Saved data entries:
————————

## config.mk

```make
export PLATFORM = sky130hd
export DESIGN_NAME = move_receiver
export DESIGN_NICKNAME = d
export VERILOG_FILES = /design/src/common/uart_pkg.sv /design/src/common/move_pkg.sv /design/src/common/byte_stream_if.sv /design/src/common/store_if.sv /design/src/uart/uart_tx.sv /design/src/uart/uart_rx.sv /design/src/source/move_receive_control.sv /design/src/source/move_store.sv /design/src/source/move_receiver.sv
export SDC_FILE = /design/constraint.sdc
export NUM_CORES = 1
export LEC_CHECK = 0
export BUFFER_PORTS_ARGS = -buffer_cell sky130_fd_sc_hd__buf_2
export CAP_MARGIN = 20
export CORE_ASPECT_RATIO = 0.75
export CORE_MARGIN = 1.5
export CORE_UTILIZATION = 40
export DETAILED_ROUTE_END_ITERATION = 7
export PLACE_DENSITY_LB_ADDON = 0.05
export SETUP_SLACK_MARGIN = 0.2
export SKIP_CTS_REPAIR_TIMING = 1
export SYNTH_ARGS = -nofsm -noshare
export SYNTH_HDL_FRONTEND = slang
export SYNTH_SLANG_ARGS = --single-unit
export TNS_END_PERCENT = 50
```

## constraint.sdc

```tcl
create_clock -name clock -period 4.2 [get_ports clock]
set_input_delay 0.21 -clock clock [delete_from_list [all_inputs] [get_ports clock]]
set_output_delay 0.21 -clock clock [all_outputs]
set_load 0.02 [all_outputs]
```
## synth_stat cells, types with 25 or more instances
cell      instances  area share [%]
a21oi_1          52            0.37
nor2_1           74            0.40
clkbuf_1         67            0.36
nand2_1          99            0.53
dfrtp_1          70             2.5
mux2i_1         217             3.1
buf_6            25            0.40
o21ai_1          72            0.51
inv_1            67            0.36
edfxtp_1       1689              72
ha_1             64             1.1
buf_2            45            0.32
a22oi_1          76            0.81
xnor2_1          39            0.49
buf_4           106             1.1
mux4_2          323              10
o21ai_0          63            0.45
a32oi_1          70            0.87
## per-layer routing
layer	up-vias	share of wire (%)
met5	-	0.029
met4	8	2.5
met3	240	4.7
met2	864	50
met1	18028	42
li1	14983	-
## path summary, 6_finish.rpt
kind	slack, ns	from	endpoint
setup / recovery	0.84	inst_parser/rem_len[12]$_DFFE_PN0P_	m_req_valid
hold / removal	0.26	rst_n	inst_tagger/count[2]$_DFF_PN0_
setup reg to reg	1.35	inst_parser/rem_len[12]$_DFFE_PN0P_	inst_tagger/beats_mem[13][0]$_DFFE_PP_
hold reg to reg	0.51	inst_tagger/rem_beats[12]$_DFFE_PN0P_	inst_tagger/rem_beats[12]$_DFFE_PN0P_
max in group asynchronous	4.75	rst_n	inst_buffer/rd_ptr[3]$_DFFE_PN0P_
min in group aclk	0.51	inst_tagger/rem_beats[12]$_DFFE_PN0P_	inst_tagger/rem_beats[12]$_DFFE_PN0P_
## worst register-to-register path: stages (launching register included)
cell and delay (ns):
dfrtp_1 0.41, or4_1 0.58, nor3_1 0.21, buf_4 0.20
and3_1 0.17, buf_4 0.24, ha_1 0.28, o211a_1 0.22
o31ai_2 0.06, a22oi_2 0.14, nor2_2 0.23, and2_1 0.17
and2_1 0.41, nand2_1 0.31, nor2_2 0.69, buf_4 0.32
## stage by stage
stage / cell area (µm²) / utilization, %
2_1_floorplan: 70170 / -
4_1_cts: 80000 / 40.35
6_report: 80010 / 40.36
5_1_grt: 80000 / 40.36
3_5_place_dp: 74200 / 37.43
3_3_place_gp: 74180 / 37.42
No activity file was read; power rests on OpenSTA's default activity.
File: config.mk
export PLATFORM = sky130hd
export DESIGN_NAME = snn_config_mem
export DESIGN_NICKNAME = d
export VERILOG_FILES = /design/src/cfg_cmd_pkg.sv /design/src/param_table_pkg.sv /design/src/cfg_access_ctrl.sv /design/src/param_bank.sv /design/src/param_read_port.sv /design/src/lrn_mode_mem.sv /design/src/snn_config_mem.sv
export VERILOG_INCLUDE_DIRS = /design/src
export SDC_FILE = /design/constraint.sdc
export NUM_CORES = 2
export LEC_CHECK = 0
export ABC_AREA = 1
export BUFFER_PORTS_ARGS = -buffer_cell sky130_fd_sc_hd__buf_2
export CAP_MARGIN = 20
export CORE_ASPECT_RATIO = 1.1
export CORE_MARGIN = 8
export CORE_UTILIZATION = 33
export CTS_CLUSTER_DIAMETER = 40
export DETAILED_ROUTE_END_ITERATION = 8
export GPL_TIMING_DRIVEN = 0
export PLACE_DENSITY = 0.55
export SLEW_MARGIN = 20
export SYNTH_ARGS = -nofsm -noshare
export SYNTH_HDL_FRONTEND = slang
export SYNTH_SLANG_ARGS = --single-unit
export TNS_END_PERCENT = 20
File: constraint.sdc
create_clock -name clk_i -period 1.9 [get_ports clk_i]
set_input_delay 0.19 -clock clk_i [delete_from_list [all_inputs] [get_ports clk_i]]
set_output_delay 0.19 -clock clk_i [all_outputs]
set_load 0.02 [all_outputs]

————————

PROMPT. Every line of the entries above that holds "layer" should be copied out.

EXERCISE RESPONSE.
## per-layer routing
layer	up-vias	share of wire (%)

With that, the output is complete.